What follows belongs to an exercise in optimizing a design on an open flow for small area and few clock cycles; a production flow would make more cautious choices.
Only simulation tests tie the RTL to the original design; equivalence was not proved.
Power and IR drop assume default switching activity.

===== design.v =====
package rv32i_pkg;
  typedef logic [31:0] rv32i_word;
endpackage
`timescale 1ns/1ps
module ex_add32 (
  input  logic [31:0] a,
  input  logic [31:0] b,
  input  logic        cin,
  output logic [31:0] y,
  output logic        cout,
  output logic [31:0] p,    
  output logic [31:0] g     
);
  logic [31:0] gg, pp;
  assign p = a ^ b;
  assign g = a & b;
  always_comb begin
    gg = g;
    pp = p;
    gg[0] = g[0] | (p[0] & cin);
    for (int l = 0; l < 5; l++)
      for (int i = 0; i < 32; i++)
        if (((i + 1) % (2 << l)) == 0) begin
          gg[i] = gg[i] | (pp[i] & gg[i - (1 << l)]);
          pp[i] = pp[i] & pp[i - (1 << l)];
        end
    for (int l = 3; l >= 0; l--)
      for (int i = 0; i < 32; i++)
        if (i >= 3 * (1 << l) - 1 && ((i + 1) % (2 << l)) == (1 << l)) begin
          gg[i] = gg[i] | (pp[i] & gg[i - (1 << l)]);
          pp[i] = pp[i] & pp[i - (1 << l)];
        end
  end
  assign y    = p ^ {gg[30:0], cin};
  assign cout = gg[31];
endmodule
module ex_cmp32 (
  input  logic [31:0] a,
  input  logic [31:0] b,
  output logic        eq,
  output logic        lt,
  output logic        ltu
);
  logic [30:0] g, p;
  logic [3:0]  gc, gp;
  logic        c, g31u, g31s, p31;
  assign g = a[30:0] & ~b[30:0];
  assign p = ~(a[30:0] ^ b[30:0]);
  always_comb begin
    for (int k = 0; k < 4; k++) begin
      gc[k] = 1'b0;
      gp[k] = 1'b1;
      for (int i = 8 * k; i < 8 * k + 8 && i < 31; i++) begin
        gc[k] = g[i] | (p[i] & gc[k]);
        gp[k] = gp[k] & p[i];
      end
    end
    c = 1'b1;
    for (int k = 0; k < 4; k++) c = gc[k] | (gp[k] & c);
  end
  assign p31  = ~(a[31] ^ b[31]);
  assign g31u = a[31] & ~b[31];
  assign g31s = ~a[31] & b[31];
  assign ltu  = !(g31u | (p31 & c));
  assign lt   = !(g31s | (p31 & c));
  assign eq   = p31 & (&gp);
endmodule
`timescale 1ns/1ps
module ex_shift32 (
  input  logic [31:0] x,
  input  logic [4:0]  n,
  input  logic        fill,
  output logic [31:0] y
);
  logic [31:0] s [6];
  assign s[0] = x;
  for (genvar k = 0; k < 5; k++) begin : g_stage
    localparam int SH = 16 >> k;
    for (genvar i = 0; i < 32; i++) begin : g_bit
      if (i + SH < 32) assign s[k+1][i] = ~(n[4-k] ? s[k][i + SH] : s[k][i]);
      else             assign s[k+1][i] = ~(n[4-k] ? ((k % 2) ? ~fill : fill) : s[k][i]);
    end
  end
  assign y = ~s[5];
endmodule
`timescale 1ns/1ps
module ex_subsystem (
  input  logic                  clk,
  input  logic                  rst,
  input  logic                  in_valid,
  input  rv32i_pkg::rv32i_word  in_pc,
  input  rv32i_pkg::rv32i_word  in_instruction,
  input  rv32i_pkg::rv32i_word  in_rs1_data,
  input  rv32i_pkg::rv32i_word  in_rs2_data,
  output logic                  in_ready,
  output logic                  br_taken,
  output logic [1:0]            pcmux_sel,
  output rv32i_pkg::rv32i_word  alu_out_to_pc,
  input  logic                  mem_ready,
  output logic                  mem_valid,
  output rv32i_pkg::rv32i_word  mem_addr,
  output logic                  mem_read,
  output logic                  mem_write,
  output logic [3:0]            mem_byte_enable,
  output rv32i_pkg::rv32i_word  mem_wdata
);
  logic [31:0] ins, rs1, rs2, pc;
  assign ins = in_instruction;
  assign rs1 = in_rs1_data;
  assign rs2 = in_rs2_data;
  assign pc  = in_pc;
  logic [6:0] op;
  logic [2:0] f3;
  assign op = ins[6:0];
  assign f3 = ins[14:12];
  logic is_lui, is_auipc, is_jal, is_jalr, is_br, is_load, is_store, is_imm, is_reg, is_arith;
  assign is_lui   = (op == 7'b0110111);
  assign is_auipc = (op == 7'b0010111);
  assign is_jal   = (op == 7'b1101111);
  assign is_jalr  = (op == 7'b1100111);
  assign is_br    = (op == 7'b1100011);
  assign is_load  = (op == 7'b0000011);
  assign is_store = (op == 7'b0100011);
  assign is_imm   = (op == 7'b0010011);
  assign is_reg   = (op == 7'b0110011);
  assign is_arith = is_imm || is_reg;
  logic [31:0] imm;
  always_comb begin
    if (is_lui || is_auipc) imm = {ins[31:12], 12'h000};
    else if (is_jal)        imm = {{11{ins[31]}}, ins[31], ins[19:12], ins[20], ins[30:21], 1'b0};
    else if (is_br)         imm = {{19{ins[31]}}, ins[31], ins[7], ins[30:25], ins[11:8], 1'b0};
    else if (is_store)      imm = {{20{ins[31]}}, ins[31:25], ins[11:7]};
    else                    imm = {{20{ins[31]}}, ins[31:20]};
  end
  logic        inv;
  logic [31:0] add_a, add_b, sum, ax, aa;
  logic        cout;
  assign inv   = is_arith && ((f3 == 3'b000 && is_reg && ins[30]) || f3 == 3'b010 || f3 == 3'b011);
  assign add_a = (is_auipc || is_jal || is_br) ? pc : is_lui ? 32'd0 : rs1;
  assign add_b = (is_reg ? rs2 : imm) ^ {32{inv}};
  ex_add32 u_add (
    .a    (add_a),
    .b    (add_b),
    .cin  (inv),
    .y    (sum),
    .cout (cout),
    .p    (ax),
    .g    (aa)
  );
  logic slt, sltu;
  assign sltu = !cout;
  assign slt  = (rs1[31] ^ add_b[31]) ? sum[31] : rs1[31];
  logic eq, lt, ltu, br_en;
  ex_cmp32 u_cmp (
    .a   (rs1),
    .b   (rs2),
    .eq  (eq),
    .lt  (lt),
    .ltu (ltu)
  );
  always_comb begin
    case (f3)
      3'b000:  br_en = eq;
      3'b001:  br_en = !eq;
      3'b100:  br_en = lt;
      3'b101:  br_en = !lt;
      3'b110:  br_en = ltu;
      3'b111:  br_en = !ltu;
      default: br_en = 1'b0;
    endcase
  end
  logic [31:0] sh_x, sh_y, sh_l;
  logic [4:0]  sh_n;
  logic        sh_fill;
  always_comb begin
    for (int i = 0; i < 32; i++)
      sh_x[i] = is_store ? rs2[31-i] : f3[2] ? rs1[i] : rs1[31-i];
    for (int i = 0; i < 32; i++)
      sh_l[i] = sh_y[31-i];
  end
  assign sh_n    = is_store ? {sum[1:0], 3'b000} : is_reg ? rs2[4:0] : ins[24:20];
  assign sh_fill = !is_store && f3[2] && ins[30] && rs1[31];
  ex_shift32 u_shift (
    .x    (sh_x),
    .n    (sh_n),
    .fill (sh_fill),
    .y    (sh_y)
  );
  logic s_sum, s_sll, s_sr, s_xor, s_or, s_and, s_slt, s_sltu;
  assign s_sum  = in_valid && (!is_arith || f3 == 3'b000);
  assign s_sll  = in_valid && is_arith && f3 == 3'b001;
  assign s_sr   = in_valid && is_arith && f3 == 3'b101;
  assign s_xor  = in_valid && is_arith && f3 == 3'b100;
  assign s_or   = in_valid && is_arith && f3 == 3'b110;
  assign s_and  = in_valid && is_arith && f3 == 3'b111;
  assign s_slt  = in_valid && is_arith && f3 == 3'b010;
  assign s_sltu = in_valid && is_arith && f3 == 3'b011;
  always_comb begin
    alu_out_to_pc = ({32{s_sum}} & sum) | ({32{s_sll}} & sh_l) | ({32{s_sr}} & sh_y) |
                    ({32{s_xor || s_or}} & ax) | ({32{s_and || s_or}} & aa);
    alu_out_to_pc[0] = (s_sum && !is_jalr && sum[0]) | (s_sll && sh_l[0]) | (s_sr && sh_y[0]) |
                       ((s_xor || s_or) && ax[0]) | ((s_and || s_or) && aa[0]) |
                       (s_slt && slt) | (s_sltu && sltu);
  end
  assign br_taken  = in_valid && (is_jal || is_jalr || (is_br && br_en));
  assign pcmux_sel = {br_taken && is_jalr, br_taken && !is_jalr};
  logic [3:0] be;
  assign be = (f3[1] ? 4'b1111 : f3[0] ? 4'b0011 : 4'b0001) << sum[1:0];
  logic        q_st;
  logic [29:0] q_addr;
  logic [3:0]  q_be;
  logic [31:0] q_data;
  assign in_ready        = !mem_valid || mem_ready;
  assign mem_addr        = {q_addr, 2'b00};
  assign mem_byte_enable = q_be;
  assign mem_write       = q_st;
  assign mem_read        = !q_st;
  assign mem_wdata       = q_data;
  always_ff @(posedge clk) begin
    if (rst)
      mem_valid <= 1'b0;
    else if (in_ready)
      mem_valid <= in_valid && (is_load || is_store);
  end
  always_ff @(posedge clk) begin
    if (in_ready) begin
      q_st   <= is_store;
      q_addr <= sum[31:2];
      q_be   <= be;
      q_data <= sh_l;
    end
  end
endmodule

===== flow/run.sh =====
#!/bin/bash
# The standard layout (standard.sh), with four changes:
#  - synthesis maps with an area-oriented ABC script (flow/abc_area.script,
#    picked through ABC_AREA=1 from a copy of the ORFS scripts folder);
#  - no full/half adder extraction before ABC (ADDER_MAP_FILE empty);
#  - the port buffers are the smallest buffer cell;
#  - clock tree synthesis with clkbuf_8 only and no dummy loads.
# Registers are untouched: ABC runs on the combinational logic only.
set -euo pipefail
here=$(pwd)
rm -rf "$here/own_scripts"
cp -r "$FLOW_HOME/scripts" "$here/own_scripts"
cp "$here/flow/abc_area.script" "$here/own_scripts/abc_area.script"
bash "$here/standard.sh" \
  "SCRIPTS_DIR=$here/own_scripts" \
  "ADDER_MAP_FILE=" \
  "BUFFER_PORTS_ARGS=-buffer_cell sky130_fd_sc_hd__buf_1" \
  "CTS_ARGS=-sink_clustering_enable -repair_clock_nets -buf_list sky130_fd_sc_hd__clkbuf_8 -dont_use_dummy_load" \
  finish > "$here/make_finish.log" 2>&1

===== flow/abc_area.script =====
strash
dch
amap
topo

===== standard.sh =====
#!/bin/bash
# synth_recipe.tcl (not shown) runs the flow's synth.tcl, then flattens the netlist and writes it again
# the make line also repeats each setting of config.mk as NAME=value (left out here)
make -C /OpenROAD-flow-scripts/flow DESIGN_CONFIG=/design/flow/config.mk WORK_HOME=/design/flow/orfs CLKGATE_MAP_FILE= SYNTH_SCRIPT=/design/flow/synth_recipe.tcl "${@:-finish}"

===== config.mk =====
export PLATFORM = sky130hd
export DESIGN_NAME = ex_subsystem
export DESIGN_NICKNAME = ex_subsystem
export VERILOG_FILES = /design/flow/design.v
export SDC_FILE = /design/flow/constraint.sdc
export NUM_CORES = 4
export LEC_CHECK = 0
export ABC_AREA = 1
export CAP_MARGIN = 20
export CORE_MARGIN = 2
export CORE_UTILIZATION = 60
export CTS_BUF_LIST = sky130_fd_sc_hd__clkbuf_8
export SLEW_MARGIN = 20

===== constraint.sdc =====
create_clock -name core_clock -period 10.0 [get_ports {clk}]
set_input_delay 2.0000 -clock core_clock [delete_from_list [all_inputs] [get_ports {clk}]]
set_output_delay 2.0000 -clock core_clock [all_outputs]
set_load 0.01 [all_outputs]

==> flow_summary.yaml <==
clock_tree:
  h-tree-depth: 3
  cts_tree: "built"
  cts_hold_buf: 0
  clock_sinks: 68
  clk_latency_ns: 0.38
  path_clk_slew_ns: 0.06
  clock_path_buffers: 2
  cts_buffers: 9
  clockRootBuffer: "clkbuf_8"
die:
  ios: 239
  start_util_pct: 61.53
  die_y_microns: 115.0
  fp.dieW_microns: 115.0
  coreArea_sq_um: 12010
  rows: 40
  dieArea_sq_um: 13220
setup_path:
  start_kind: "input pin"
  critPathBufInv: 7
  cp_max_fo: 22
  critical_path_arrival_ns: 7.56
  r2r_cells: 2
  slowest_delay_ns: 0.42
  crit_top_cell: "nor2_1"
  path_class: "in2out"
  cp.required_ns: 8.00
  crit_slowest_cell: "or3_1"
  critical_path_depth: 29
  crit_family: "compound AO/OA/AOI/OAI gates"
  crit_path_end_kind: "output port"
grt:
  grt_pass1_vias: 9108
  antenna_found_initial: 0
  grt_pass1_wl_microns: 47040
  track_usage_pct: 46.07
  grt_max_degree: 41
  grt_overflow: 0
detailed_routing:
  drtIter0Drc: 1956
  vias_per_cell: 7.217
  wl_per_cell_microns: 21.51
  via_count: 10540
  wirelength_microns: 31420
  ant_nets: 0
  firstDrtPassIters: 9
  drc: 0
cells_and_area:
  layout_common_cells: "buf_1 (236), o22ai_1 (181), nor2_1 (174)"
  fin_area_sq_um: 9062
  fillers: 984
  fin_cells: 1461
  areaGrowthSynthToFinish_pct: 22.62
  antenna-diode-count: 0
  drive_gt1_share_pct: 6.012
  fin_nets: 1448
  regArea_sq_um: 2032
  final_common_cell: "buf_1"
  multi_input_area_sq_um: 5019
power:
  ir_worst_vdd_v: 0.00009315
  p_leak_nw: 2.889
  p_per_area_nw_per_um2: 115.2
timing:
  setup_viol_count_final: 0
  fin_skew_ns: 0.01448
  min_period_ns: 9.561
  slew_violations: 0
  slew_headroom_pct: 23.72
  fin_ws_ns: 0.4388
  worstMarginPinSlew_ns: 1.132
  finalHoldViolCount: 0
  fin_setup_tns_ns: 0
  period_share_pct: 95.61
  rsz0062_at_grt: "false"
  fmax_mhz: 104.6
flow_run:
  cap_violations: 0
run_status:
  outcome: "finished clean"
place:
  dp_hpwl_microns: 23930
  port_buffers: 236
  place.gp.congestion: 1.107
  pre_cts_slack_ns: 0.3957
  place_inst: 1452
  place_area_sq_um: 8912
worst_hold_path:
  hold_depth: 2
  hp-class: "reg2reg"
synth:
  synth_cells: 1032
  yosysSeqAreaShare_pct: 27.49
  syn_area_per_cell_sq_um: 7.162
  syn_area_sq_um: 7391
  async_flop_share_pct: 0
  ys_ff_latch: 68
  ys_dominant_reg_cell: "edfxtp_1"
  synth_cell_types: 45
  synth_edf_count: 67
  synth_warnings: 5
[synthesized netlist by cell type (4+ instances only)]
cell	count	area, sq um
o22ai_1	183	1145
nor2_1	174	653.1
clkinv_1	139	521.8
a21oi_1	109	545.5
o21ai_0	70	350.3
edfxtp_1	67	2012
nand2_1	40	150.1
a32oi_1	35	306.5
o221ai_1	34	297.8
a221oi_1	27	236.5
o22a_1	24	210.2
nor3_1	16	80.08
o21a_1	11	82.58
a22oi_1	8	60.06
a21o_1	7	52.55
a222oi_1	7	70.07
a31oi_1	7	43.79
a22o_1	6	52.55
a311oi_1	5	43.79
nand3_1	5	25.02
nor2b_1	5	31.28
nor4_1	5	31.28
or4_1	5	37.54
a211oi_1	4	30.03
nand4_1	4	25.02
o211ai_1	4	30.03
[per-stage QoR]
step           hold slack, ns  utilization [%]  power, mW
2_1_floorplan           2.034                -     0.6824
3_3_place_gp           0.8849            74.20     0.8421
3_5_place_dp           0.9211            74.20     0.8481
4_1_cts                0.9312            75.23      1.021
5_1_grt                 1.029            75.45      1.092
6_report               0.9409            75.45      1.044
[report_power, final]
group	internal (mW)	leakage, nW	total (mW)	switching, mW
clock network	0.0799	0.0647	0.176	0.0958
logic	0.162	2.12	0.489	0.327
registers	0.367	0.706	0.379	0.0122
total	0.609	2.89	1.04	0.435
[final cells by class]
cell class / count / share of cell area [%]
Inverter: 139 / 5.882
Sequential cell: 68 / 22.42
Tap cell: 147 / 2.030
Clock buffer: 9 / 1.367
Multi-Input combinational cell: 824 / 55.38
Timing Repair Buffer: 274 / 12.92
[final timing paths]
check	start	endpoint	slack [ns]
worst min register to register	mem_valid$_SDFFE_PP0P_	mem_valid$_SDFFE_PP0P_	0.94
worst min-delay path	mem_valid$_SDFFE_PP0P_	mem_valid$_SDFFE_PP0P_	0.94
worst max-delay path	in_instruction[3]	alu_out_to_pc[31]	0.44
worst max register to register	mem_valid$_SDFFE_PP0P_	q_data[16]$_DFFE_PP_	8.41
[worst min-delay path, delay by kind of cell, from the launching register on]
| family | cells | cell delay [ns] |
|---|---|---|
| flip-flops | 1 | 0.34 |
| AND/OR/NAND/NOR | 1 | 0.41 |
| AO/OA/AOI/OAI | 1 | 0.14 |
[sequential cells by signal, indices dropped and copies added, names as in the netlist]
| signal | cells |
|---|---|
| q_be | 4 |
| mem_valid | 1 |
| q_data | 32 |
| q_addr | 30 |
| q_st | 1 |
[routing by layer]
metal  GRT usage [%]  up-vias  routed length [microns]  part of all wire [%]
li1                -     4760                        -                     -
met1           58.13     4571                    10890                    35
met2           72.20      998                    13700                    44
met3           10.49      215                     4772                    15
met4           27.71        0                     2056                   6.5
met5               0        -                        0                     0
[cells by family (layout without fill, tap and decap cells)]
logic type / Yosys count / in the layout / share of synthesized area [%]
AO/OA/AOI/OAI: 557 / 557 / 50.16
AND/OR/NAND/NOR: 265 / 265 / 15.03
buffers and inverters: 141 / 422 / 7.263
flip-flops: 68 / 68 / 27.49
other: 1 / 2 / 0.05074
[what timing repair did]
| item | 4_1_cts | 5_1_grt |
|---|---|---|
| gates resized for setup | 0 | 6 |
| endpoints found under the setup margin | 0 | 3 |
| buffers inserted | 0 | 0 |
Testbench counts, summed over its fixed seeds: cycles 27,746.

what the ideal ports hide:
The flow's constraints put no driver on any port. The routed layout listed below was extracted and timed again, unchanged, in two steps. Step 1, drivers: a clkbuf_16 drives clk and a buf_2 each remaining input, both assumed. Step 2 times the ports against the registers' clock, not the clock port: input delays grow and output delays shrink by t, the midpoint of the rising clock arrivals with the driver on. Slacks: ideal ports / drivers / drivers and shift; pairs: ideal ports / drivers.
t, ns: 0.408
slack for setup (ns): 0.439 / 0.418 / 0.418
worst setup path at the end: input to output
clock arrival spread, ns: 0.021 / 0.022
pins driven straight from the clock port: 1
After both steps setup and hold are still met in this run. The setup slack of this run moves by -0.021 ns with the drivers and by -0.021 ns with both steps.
■ ■ ■
PROBLEM TO SOLVE.
Return, please, the lines of the data from the first through the line containing "g31u, g31s, p31;", both kept, exactly as they stand and nothing more.

TASK OUTPUT.
What follows belongs to an exercise in optimizing a design on an open flow for small area and few clock cycles; a production flow would make more cautious choices.
Only simulation tests tie the RTL to the original design; equivalence was not proved.
Power and IR drop assume default switching activity.

===== design.v =====
package rv32i_pkg;
  typedef logic [31:0] rv32i_word;
endpackage
`timescale 1ns/1ps
module ex_add32 (
  input  logic [31:0] a,
  input  logic [31:0] b,
  input  logic        cin,
  output logic [31:0] y,
  output logic        cout,
  output logic [31:0] p,    
  output logic [31:0] g     
);
  logic [31:0] gg, pp;
  assign p = a ^ b;
  assign g = a & b;
  always_comb begin
    gg = g;
    pp = p;
    gg[0] = g[0] | (p[0] & cin);
    for (int l = 0; l < 5; l++)
      for (int i = 0; i < 32; i++)
        if (((i + 1) % (2 << l)) == 0) begin
          gg[i] = gg[i] | (pp[i] & gg[i - (1 << l)]);
          pp[i] = pp[i] & pp[i - (1 << l)];
        end
    for (int l = 3; l >= 0; l--)
      for (int i = 0; i < 32; i++)
        if (i >= 3 * (1 << l) - 1 && ((i + 1) % (2 << l)) == (1 << l)) begin
          gg[i] = gg[i] | (pp[i] & gg[i - (1 << l)]);
          pp[i] = pp[i] & pp[i - (1 << l)];
        end
  end
  assign y    = p ^ {gg[30:0], cin};
  assign cout = gg[31];
endmodule
module ex_cmp32 (
  input  logic [31:0] a,
  input  logic [31:0] b,
  output logic        eq,
  output logic        lt,
  output logic        ltu
);
  logic [30:0] g, p;
  logic [3:0]  gc, gp;
  logic        c, g31u, g31s, p31;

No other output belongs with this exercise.